I first came across coaching as technique some 20 years ago, and after being persuaded of its value and impact in the years after first becoming an HR director, I started to offer coaching to the senior leaders in my own organisation.  My coach helped me to challenge myself to push the boundaries of my role, increasing my own capability and delivering higher levels of more integrated change across the organisation. My coach also helped me to reflect better and deeper on my learning which had a profound impact on my subsequent roles.

When I had the opportunity to train, and accredit as a coach, I took it, and started coaching internally, changing my relationship with my team, my fellow directors, my boss and even the University Vice Chancellor/Principal.  I took this into my own practice where as a coach I now work with a wide variety of senior leaders in HR, Professional Services and academics up to and including Principals.  Coaching can radically change lives, improving performance, changing culture, improving work life balance, communication skills or even changing roles.

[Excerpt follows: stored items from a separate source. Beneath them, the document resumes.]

<file path="src/pci_win_pkg.sv">
// package: register map, field layout, reset values and state record of the target window
package pci_win_pkg;
  // register byte offsets on the apb port
  localparam logic [11:0] CTL_OFS = 12'h500; // target_window_control
  localparam logic [11:0] XLAT_OFS = 12'h504; // target_window_translation
  localparam logic [11:0] BASE_OFS = 12'h600; // window_base_register
  localparam logic [11:0] SHELL_OFS = 12'h604; // message_shell_enable holder

  // control, translation and shell register field positions
  localparam int IMAGE_DECODE_ENABLE_BIT = 31;
  localparam int XLAT_EN_BIT = 30;
  localparam int BAR_EN_BIT = 29;
  localparam int SIZE_LSB = 24;
  localparam int RTYPE_LSB = 16;
  localparam int GLOBAL_BIT = 15;
  localparam int INHIBIT_BIT = 14;
  localparam int WTYPE_LSB = 8;
  localparam int RETAIN_BIT = 7;
  localparam int ORDER_LSB = 4;
  localparam int ALIAS_BIT = 3;
  localparam int PFLEN_LSB = 0;
  localparam int TRANSLATED_UPPER_ADDR_LSB = 16; // translation field, also base field position
  localparam int SHELL_EN_BIT = 0;

  // reset values
  localparam logic [4:0] RTYPE_RST = 5'h0a; // read
  localparam logic [4:0] WTYPE_RST = 5'h02; // write with flush
  localparam logic [1:0] ORDER_RST = 2'h2; // big-endian
  localparam logic [3:0] SIZE_RST = 4'h0;
  localparam logic [15:0] TRANSLATED_UPPER_ADDR_RST = 16'h0000;

  // window geometry
  localparam int WIN_MIN_BITS = 16; // 64 KB smallest window
  localparam int SHELL_BITS = 12; // lowest 4 KB is the message shell
  localparam logic [7:0] PF_SHELL_BYTES = 8'h08; // fixed fetch for shell and plain reads
  localparam logic [31:0] DWORD_STEP = 32'h0000_0004;

  // all state of the top module
  typedef struct packed {
    logic image_en;
    logic xlat_en;
    logic bar_en;
    logic [3:0] size_code;
    logic [4:0] read_type;
    logic global_ctl;
    logic inhibit_ctl;
    logic [4:0] write_type;
    logic retain_en;
    logic [1:0] byte_order;
    logic alias_en;
    logic [2:0] pf_code;
    logic [15:0] translated_upper_addr;
    logic [15:0] base;
    logic base_written;
    logic shell_en;
    logic pready;
    logic [31:0] prdata;
    logic pslverr;
    logic claim;
    logic retry;
    logic lb_req;
    logic lb_write;
    logic [31:0] lb_addr;
    logic [4:0] lb_type;
    logic glob_n;
    logic inh_n;
    logic [7:0] pf_bytes;
    logic [1:0] lb_order;
    logic lb_retained;
    logic lb_shell;
    logic ret_valid;
    logic [31:0] ret_next;
    logic [31:0] ret_end;
  } win_state_t;
endpackage : pci_win_pkg

</file>
<file path="src/win_dec_if.sv">
// interface: window decode request and result between control and decoder
`timescale 1ns/1ps
`default_nettype none
interface win_dec_if;
  logic [31:0] addr; // incoming pci address
  logic [15:0] base; // window base, upper half
  logic [3:0] size_code; // window size code
  logic xlat_en; // substitution on
  logic [15:0] translated_upper_addr; // substitute upper bits
  logic hit; // address inside window
  logic shell; // inside lowest 4 KB of window
  logic [31:0] xaddr; // address as sent to the local bus
  logic [15:0] mask; // compared upper bits

  modport cfg (output addr, base, size_code, xlat_en, translated_upper_addr, input hit, shell, xaddr, mask);
  modport dec (input addr, base, size_code, xlat_en, translated_upper_addr, output hit, shell, xaddr, mask);
endinterface : win_dec_if
`default_nettype wire

</file>
<file path="src/win_decode.sv">
// module: combinational window compare, shell detect and upper address substitution
`timescale 1ns/1ps
`default_nettype none
module win_decode (
  // decode channel
  win_dec_if.dec d
);
  // mask of compared bits 31 down to 16 plus size code
  always_comb begin
    d.mask = 16'hffff << d.size_code;
    d.hit = ((d.addr[31:16] ^ d.base) & d.mask) == 16'h0000;
    // offset inside window below 4 KB is the shell area
    d.shell = ((d.addr[31:16] & ~d.mask) == 16'h0000) &&
              (d.addr[15:pci_win_pkg::SHELL_BITS] == 4'h0);
    // substitution replaces only the compared bits
    if (d.xlat_en) begin
      d.xaddr = {(d.addr[31:16] & ~d.mask) | (d.translated_upper_addr & d.mask), d.addr[15:0]};
    end else begin
      d.xaddr = d.addr;
    end
  end
endmodule : win_decode
`default_nettype wire

</file>
<file path="src/pci_target_window_ctl.sv">
// module: pci target window control with apb register file and local bus request
`timescale 1ns/1ps
`default_nettype none
module pci_target_window_ctl (
  // clock and reset
  input wire logic i_sys_clk,
  input wire logic i_srst,
  // eeprom strap values, used during reset
  input wire logic i_eeprom_load,
  input wire logic i_eeprom_bar_en,
  input wire logic [3:0] i_eeprom_size_code,
  // apb slave
  input wire logic i_psel,
  input wire logic i_penable,
  input wire logic i_pwrite,
  input wire logic [11:0] i_paddr,
  input wire logic [31:0] i_pwdata,
  output logic [31:0] o_prdata,
  output logic o_pready,
  output logic o_pslverr,
  // pci memory request, one-cycle pulse
  input wire logic i_pci_req,
  input wire logic [31:0] i_pci_addr,
  input wire logic i_pci_write,
  input wire logic i_pci_read_multiple,
  output logic o_pci_claim,
  output logic o_pci_retry,
  // local bus request
  output logic o_lb_req,
  output logic o_lb_write,
  output logic [31:0] o_lb_addr,
  output logic [4:0] o_local_bus_xfer_type,
  output logic o_local_global_n,
  output logic o_local_inhibit_n,
  output logic [7:0] o_lb_prefetch_bytes,
  output logic [1:0] o_lb_byte_order,
  output logic o_lb_retained,
  output logic o_lb_shell
);
  pci_win_pkg::win_state_t s_r; // registered state
  pci_win_pkg::win_state_t s_nxt; // next state
  win_dec_if dec_if ();
  logic apb_first; // first access cycle, answer being prepared
  logic apb_done; // completion edge, write takes effect
  logic [31:0] ctl_word; // assembled control register
  logic [31:0] base_word; // visible base register
  logic [15:0] base_wr; // written base after size masking
  logic win_sel; // request decoded by the window
  logic rd_hit; // read served from retained data
  logic [7:0] pf_amt; // read prefetch amount, programmed only for read multiple or alias, else 8 bytes

  // prefetch code to bytes; reserved codes fall back to the smallest fetch
  function automatic logic [7:0] pf_bytes_of(input logic [2:0] code);
    logic [7:0] b;
    b = pci_win_pkg::PF_SHELL_BYTES;
    if (code <= 3'h4) begin
      b = pci_win_pkg::PF_SHELL_BYTES << code;
    end
    return b;
  endfunction : pf_bytes_of

  // decoder is fed straight from stored settings
  assign dec_if.addr = i_pci_addr;
  assign dec_if.base = s_r.base;
  assign dec_if.size_code = s_r.size_code;
  assign dec_if.xlat_en = s_r.xlat_en;
  assign dec_if.translated_upper_addr = s_r.translated_upper_addr;

  win_decode u_dec (
    .d (dec_if.dec)
  );

  // register views and request qualifiers
  always_comb begin
    ctl_word = 32'h0000_0000;
    ctl_word[pci_win_pkg::IMAGE_DECODE_ENABLE_BIT] = s_r.image_en;
    ctl_word[pci_win_pkg::XLAT_EN_BIT] = s_r.xlat_en;
    ctl_word[pci_win_pkg::BAR_EN_BIT] = s_r.bar_en;
    ctl_word[pci_win_pkg::SIZE_LSB +: 4] = s_r.size_code;
    ctl_word[pci_win_pkg::RTYPE_LSB +: 5] = s_r.read_type;
    ctl_word[pci_win_pkg::GLOBAL_BIT] = s_r.global_ctl;
    ctl_word[pci_win_pkg::INHIBIT_BIT] = s_r.inhibit_ctl;
    ctl_word[pci_win_pkg::WTYPE_LSB +: 5] = s_r.write_type;
    ctl_word[pci_win_pkg::RETAIN_BIT] = s_r.retain_en;
    ctl_word[pci_win_pkg::ORDER_LSB +: 2] = s_r.byte_order;
    ctl_word[pci_win_pkg::ALIAS_BIT] = s_r.alias_en;
    ctl_word[pci_win_pkg::PFLEN_LSB +: 3] = s_r.pf_code;
    // hidden base reads as zero
    base_word = s_r.bar_en ? {s_r.base, 16'h0000} : 32'h0000_0000;
    // bits below the window size stay zero, as a sizing probe expects
    base_wr = i_pwdata[pci_win_pkg::TRANSLATED_UPPER_ADDR_LSB +: 16] & dec_if.mask;
    apb_first = i_psel && i_penable && !s_r.pready;
    apb_done = i_psel && i_penable && s_r.pready;
    win_sel = i_pci_req && s_r.image_en && s_r.bar_en && dec_if.hit;
    pf_amt = (i_pci_read_multiple || s_r.alias_en) ?
             pf_bytes_of(s_r.pf_code) : pci_win_pkg::PF_SHELL_BYTES;
    // sequential read inside what was fetched before
    rd_hit = !i_pci_write && !dec_if.shell && s_r.retain_en && s_r.ret_valid &&
             (i_pci_addr == s_r.ret_next) && (i_pci_addr < s_r.ret_end);
  end

  // next state: apb slave, control writes and request forwarding
  always_comb begin
    s_nxt = s_r;
    // pulses last one cycle
    s_nxt.claim = 1'b0;
    s_nxt.retry = 1'b0;
    s_nxt.lb_req = 1'b0;
    s_nxt.lb_retained = 1'b0;
    s_nxt.pready = 1'b0;
    s_nxt.pslverr = 1'b0;
    // answer is built one cycle into the access phase
    if (apb_first) begin
      s_nxt.pready = 1'b1;
      s_nxt.prdata = 32'h0000_0000;
      case (i_paddr)
        pci_win_pkg::CTL_OFS: begin
          s_nxt.prdata = ctl_word;
        end
        pci_win_pkg::XLAT_OFS: begin
          s_nxt.prdata = {s_r.translated_upper_addr, 16'h0000};
        end
        pci_win_pkg::BASE_OFS: begin
          s_nxt.prdata = base_word;
        end
        pci_win_pkg::SHELL_OFS: begin
          s_nxt.prdata = {31'h0000_0000, s_r.shell_en};
        end
        default: begin
          s_nxt.pslverr = 1'b1; // unmapped address
        end
      endcase
    end
    // writes land at the edge the master samples pready
    if (apb_done && i_pwrite) begin
      case (i_paddr)
        pci_win_pkg::CTL_OFS: begin
          s_nxt.image_en = i_pwdata[pci_win_pkg::IMAGE_DECODE_ENABLE_BIT];
          s_nxt.xlat_en = i_pwdata[pci_win_pkg::XLAT_EN_BIT];
          s_nxt.bar_en = i_pwdata[pci_win_pkg::BAR_EN_BIT];
          s_nxt.size_code = i_pwdata[pci_win_pkg::SIZE_LSB +: 4];
          s_nxt.read_type = i_pwdata[pci_win_pkg::RTYPE_LSB +: 5];
          s_nxt.global_ctl = i_pwdata[pci_win_pkg::GLOBAL_BIT];
          s_nxt.inhibit_ctl = i_pwdata[pci_win_pkg::INHIBIT_BIT];
          s_nxt.write_type = i_pwdata[pci_win_pkg::WTYPE_LSB +: 5];
          s_nxt.retain_en = i_pwdata[pci_win_pkg::RETAIN_BIT];
          s_nxt.byte_order = i_pwdata[pci_win_pkg::ORDER_LSB +: 2];
          s_nxt.alias_en = i_pwdata[pci_win_pkg::ALIAS_BIT];
          s_nxt.pf_code = i_pwdata[pci_win_pkg::PFLEN_LSB +: 3];
        end
        pci_win_pkg::XLAT_OFS: begin
          s_nxt.translated_upper_addr = i_pwdata[pci_win_pkg::TRANSLATED_UPPER_ADDR_LSB +: 16];
        end
        pci_win_pkg::BASE_OFS: begin
          // frozen while hidden
          if (s_r.bar_en) begin
            s_nxt.base = base_wr;
            s_nxt.base_written = 1'b1;
            if (base_wr == 16'h0000) begin
              s_nxt.image_en = 1'b0;
            end else if (!s_r.base_written) begin
              s_nxt.image_en = 1'b1;
            end
          end
        end
        pci_win_pkg::SHELL_OFS: begin
          s_nxt.shell_en = i_pwdata[pci_win_pkg::SHELL_EN_BIT];
        end
        default: begin
          s_nxt.prdata = s_r.prdata; // unmapped write is dropped
        end
      endcase
    end
    // pci side: retry while shell is off, else claim and forward
    if (win_sel) begin
      if (!s_r.shell_en) begin
        s_nxt.retry = 1'b1;
      end else begin
        s_nxt.claim = 1'b1;
        s_nxt.lb_write = i_pci_write;
        s_nxt.lb_shell = dec_if.shell;
        s_nxt.lb_type = i_pci_write ? s_r.write_type : s_r.read_type;
        s_nxt.glob_n = s_r.global_ctl;
        s_nxt.inh_n = s_r.inhibit_ctl;
        if (dec_if.shell) begin
          // shell path uses raw address, fixed fetch size and byte order
          s_nxt.lb_addr = i_pci_addr;
          s_nxt.pf_bytes = pci_win_pkg::PF_SHELL_BYTES;
          s_nxt.lb_order = pci_win_pkg::ORDER_RST;
        end else begin
          s_nxt.lb_addr = dec_if.xaddr;
          s_nxt.pf_bytes = i_pci_write ? pci_win_pkg::PF_SHELL_BYTES : pf_amt;
          s_nxt.lb_order = s_r.byte_order;
        end
        if (rd_hit) begin
          // no new fetch; retained data answers
          s_nxt.lb_retained = 1'b1;
          s_nxt.ret_next = s_r.ret_next + pci_win_pkg::DWORD_STEP;
        end else begin
          s_nxt.lb_req = 1'b1;
          if (!i_pci_write) begin
            // any other read discards what was kept
            s_nxt.ret_valid = s_r.retain_en && !dec_if.shell;
            s_nxt.ret_next = i_pci_addr + pci_win_pkg::DWORD_STEP;
            s_nxt.ret_end = i_pci_addr + {24'h00_0000, pf_amt};
          end
        end
      end
    end
    // reset values, eeprom straps caught while reset is held
    if (i_srst) begin
      s_nxt = '0;
      s_nxt.bar_en = i_eeprom_load ? i_eeprom_bar_en : 1'b0;
      s_nxt.size_code = i_eeprom_load ? i_eeprom_size_code : pci_win_pkg::SIZE_RST;
      s_nxt.read_type = pci_win_pkg::RTYPE_RST;
      s_nxt.write_type = pci_win_pkg::WTYPE_RST;
      s_nxt.byte_order = pci_win_pkg::ORDER_RST;
      s_nxt.translated_upper_addr = pci_win_pkg::TRANSLATED_UPPER_ADDR_RST;
      s_nxt.lb_type = pci_win_pkg::RTYPE_RST;
      s_nxt.lb_order = pci_win_pkg::ORDER_RST;
      s_nxt.pf_bytes = pci_win_pkg::PF_SHELL_BYTES;
    end
  end

  // single state register; reset is folded into the next-state logic
  always_ff @(posedge i_sys_clk) begin
    s_r <= s_nxt;
  end

  // outputs come straight from the state register
  assign o_prdata = s_r.prdata;
  assign o_pready = s_r.pready;
  assign o_pslverr = s_r.pslverr;
  assign o_pci_claim = s_r.claim;
  assign o_pci_retry = s_r.retry;
  assign o_lb_req = s_r.lb_req;
  assign o_lb_write = s_r.lb_write;
  assign o_lb_addr = s_r.lb_addr;
  assign o_local_bus_xfer_type = s_r.lb_type;
  assign o_local_global_n = s_r.glob_n;
  assign o_local_inhibit_n = s_r.inh_n;
  assign o_lb_prefetch_bytes = s_r.pf_bytes;
  assign o_lb_byte_order = s_r.lb_order;
  assign o_lb_retained = s_r.lb_retained;
  assign o_lb_shell = s_r.lb_shell;
endmodule : pci_target_window_ctl
`default_nettype wire

</file>
<file path="config.mk">
export PLATFORM = sky130hd
export DESIGN_NAME = pci_target_window_ctl
export DESIGN_NICKNAME = d
export VERILOG_FILES = /design/src/pci_win_pkg.sv /design/src/win_dec_if.sv /design/src/win_decode.sv /design/src/pci_target_window_ctl.sv
export SDC_FILE = /design/constraint.sdc
export NUM_CORES = 1
export LEC_CHECK = 0
export BUFFER_PORTS_ARGS = -buffer_cell sky130_fd_sc_hd__clkbuf_2
export CAP_MARGIN = 20
export CORE_ASPECT_RATIO = 2
export CORE_MARGIN = 4
export CORE_UTILIZATION = 45
export DETAILED_ROUTE_END_ITERATION = 8
export MAX_ROUTING_LAYER = met4
export PLACE_DENSITY = 0.65
export SYNTH_ARGS = -nofsm -noshare
export SYNTH_HDL_FRONTEND = slang
export SYNTH_SLANG_ARGS = --single-unit
export TNS_END_PERCENT = 20
</file>
<file path="constraint.sdc">
create_clock -name i_sys_clk -period 6.5 [get_ports i_sys_clk]
set_clock_uncertainty 0.05 [all_clocks]
set_input_delay 0 -clock i_sys_clk [delete_from_list [all_inputs] [get_ports i_sys_clk]]
set_output_delay 0 -clock i_sys_clk [all_outputs]
set_load 0.01 [all_outputs]
</file>
# Word-level counts from Yosys, hierarchy flattened
# Cells that the tools add are included.
[totals] wordCells=136 in_bits=90 regBits=214
[op_classes] bitwise_logic=12 n_addsub=3 n_eq_ne=9 n_mux=36 order_cmp=2 reduce_logical=38 shift=2
[op_table] op="32-bit 2-to-1 mux" n=7
[op_table] op="212-bit 2-to-1 mux" n=1
[op_table] op="32-bit one-hot mux with 4 select lines" n=1
[op_table] op="120-bit 2-to-1 mux" n=1
[op_table] op="118-bit 2-to-1 mux" n=1
[op_table] op="65-bit 2-to-1 mux" n=1
[op_table] op="32-bit by 3-bit adder with 32-bit output (second input constant)" n=2
[op_table] op="16-bit AND" n=4
[op_table] op="58-bit 2-to-1 mux" n=1
[op_table] op="12-bit by 11-bit equality test with 1-bit output (second input constant)" n=4
[op_table] op="16-bit logical NOT" n=3
[op_table] op="17-bit 2-to-1 mux" n=2
[op_table] op="34-bit 2-to-1 mux" n=1
[op_table] op="32-bit by 8-bit adder with 32-bit output" n=1
[op_table] op="32-bit equality test" n=1
[op_table] op="32-bit < comparator" n=1
[op_table] op="24-bit 2-to-1 mux" n=1
[op_table] op="8-bit 2-to-1 mux" n=3
[op_table] op="16-bit 2-to-1 mux" n=1
[op_table] op="16-bit NOT" n=1
[op_table] op="16-bit bitwise OR" n=1
[op_table] op="16-bit by 4-bit << shifter with 16-bit output (first input constant)" n=1
[op_table] op="16-bit XOR" n=1
[op_table] op="1-bit logical AND" n=14
[op_table] op="21 further kinds" n=47

# Longest topological paths before layout
[depth] depth_word=15 ltp_mapped=16

# Cells and area by module
# From an unflattened synthesis, not the netlist that was laid out.
[hier_totals] cells_unflattened=1603 hier_area_um2=12872.3
[modules_own_cells] mod="pci_target_window_ctl" instances=1 cells_per_inst=1475 area_each_um2=11954.0
[modules_own_cells] mod="win_decode" instances=1 cells_per_inst=128 area_each_um2=918.4

# Worst setup path after synthesis
# OpenSTA, ideal clock, no wires.
[synth_path] kind="register to register" from="register s_r, in the netlist ctl_word[0]" to="register s_r[25] in the netlist's numbering" synth_period_minus_slack_ps=3304 path_stages_with_launch=17 n_path_buf=2 setup_ps=79 arrival_time_ps=3175 slack_ps=3196 path_cell_list="dfxtp_1 > or2_2 > ha_1 > nor3_1 > nand2_1 > nor2_1 > fa_1 > a21o_1 > a21oi_1 > o21ai_0 > and2_1 > clkbuf_1 > and4_1 > clkbuf_1 > nand3_1 > xor2_1 > a211oi_2"
[synth_between] elab_chain_cells=4 elab_cells_between_ends=5
[synth_rtl] element="start, declared" line_no="pci_target_window_ctl.sv:40" source="pci_win_pkg::win_state_t s_r;"
[synth_rtl] element="start signal, assigned" line_no="pci_target_window_ctl.sv:227" source="s_r <= s_nxt;"
[synth_rtl] element="3-bit <= comparator / 4-bit by 3-bit << shifter with 8-bit output (equally long branches)" line_no="pci_target_window_ctl.sv:56, pci_target_window_ctl.sv:57"
[synth_rtl] element="8-bit 2-to-1 mux (*)" line_no="pci_target_window_ctl.sv:56" source="if (code <= 3'h4) begin"
[synth_rtl] element="8-bit 2-to-1 mux (*)" line_no="pci_target_window_ctl.sv:95" source="pf_amt = (i_pci_read_multiple || s_r.alias_en) ?"
[synth_rtl] element="32-bit by 8-bit adder with 32-bit output (*)" line_no="pci_target_window_ctl.sv:205" source="s_nxt.ret_end = i_pci_addr + {24'h00_0000, pf_amt};"
# Mark *: on every way between the ends. The rest lies on a longest branch, timed or not.
# A chain may end at the register's enable or synchronous reset.

# Final worst setup path
[layout_path] from="register s_r, in the netlist dec_if.size_code[1]" to="register s_r[20] in the netlist's numbering"
[layout_between] elab_chain_cells=13 elab_cells_between_ends=16
[layout_rtl] element="16-bit by 4-bit << shifter with 16-bit output (*)" line_no="win_decode.sv:10" source="d.mask = 16'hffff << d.size_code;"
[layout_rtl] element="16-bit NOT" line_no="win_decode.sv:13" source="d.shell = ((d.addr[31:16] & ~d.mask) == 16'h0000) &&"
[layout_rtl] element="16-bit AND" line_no="win_decode.sv:13"
[layout_rtl] element="16-bit logical NOT" line_no="win_decode.sv:13"
[layout_rtl] element="1-bit logical AND" line_no="win_decode.sv:13"
[layout_rtl] element="1-bit logical NOT" line_no="pci_target_window_ctl.sv:98" source="rd_hit = !i_pci_write && !dec_if.shell && s_r.retain_en && s_r.ret_valid &&"
[layout_rtl] element="1-bit logical AND (4 in a row)" line_no="pci_target_window_ctl.sv:98"
[layout_rtl] element="1-bit logical AND" line_no="pci_target_window_ctl.sv:99" source="(i_pci_addr == s_r.ret_next) && (i_pci_addr < s_r.ret_end);"
[layout_rtl] element="1-bit NOT (no source line)"
[layout_rtl] element="4-bit AND reduction (no source line) (*)"
# Marked as above.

Coaching applies the simple principles of asking great questions that challenge, support and encourage the coachee, and most challenges or issues are ones that you can work with a coach to progress for example

  • Leading strategic change
  • Building a new team
  • Handing difficult conversations
  • Prioritisation and work life balance
  • Taking on new roles
  • Career development

 

360 Degree Feedback

360 degree feedback involves gathering or comparing feedback on an individuals leadership practice, from others who are above them, alongside them and in less senior roles in their organisation (sometimes externally).

Often the process is based around a relatively straight forward questionnaire: one version (self rating) that the manager completes themselves and another version (others ratings) that is distributed to colleagues at different levels in the organisation.

The anonymous results are then compared and differences in perceptions between the individuals self ratings and the ratings given by others is used to inform development conversations and activities. The process can also be a skilled exec-level coach who telephones / meets the key colleagues and gathers the feedback face to face.  The summarised feedback is then collated and shared face to face with the manager.

The manager selects their own colleagues and asks their permission to be sent questionnaires / be interviewed.  Confidentiality is paramount and all feedback is themed and anonymous.

The power of 360 degree feedback is that it offers the manager a ‘reality check’ and if done twice over a period of time can allow an individual to monitor changing perceptions over time.  In an era when the emotional and relational aspects of leadership are often regarded as important self knowledge is the single most important factor in the practice of leadership.